What you are asked to do:
The lines to repeat are those below from the one containing "run 2, diff" down to the one containing "run 2 against", both included; reproduce them exactly and nothing else.

Provided information:
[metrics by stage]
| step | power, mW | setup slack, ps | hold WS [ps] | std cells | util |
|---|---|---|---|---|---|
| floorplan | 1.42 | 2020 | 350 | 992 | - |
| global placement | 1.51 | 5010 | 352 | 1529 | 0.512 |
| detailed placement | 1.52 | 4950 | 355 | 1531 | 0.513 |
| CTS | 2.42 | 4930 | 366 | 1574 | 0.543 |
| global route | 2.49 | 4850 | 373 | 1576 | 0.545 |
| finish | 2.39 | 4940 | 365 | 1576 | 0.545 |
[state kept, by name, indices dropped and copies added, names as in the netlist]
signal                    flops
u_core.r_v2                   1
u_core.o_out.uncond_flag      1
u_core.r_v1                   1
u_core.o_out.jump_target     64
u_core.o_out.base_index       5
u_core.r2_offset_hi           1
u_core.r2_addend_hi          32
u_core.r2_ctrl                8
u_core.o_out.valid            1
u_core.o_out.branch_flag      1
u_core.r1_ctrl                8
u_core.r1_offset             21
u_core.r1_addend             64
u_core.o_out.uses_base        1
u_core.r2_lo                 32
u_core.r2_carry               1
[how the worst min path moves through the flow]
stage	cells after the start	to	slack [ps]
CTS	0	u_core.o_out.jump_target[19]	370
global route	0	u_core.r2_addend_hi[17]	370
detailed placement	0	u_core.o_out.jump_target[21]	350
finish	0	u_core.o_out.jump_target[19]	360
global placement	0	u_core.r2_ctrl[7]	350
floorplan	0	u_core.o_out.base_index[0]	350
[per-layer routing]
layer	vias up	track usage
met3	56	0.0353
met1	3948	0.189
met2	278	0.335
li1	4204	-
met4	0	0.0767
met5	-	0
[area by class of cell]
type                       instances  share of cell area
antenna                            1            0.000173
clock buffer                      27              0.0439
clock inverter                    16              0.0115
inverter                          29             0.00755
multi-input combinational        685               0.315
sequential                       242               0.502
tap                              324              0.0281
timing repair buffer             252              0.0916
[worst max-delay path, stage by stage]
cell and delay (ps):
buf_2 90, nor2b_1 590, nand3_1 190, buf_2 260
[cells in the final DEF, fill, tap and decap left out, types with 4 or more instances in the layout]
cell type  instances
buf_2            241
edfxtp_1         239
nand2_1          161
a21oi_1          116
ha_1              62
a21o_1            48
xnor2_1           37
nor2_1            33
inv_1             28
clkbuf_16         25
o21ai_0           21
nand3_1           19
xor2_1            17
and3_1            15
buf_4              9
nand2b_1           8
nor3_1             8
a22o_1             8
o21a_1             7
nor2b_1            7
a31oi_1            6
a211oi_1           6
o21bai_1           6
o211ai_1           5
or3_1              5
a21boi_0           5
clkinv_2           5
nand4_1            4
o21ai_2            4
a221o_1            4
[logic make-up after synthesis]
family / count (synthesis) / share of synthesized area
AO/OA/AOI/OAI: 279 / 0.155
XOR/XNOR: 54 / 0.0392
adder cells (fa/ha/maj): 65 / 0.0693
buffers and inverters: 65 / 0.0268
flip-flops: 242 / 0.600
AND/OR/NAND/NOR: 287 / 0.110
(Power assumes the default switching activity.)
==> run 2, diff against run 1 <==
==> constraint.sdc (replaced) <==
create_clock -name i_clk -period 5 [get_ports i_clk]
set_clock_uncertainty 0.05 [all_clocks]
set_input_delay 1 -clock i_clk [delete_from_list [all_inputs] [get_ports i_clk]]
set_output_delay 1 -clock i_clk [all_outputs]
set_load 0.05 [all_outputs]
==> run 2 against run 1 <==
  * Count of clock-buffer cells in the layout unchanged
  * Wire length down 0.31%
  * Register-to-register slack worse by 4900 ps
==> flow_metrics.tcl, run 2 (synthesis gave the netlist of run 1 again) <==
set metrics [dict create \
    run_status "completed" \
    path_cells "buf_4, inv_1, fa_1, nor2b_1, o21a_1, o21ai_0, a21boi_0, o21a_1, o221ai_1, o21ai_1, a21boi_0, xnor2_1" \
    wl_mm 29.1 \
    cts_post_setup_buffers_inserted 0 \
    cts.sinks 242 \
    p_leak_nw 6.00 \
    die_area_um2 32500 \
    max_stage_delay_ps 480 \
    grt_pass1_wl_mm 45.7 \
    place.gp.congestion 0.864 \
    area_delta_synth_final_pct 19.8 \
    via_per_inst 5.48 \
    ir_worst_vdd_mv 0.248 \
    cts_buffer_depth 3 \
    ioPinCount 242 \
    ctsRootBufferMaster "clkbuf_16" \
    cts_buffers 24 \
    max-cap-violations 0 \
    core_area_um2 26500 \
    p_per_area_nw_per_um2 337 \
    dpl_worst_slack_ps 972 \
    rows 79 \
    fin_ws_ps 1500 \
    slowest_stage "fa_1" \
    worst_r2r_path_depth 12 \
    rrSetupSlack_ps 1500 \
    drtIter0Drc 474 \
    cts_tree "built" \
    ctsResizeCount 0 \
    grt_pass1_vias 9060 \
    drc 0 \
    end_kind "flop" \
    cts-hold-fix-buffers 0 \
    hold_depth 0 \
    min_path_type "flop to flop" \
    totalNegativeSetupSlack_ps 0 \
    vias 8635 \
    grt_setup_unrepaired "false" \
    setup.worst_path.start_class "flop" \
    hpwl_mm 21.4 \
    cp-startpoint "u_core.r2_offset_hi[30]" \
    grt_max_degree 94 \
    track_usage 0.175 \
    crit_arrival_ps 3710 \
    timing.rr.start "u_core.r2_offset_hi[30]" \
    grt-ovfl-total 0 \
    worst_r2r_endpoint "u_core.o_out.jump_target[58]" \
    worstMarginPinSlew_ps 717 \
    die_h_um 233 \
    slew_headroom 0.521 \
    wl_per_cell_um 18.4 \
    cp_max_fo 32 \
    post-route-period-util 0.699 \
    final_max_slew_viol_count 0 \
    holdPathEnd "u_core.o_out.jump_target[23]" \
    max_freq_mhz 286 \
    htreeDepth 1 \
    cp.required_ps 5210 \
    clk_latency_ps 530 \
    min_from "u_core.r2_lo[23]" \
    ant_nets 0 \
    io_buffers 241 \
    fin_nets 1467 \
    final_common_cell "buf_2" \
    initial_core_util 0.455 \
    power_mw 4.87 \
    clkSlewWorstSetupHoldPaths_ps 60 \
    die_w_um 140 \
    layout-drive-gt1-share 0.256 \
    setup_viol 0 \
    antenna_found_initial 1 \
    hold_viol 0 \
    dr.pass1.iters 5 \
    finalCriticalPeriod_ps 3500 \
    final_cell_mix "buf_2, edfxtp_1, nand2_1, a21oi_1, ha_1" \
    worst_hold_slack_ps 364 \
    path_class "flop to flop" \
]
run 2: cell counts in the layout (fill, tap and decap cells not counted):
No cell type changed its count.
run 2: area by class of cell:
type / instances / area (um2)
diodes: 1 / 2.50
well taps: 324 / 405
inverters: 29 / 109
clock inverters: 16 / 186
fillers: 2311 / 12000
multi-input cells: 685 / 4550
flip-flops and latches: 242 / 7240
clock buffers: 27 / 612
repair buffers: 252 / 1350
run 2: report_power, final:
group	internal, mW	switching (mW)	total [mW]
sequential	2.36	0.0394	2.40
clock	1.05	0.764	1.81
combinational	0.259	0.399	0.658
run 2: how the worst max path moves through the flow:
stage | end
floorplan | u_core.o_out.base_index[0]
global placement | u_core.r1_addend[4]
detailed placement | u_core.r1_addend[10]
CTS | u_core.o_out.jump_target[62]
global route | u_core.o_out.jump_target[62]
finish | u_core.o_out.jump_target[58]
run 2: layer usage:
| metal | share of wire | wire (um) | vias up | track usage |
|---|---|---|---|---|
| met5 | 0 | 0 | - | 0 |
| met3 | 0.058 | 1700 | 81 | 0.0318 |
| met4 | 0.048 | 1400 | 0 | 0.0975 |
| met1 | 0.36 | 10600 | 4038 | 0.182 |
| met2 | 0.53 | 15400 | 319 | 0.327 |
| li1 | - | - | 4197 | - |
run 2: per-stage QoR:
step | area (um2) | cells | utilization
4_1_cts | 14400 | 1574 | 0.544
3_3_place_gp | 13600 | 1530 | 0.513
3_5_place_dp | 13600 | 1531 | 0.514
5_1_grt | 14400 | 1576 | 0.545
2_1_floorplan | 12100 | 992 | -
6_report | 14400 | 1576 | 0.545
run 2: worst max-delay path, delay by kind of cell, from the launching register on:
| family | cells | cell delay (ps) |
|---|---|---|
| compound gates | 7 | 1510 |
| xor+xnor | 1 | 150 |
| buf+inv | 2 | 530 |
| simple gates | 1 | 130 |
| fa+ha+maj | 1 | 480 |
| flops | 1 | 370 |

Exercise response:
==> run 2, diff against run 1 <==
==> constraint.sdc (replaced) <==
create_clock -name i_clk -period 5 [get_ports i_clk]
set_clock_uncertainty 0.05 [all_clocks]
set_input_delay 1 -clock i_clk [delete_from_list [all_inputs] [get_ports i_clk]]
set_output_delay 1 -clock i_clk [all_outputs]
set_load 0.05 [all_outputs]
==> run 2 against run 1 <==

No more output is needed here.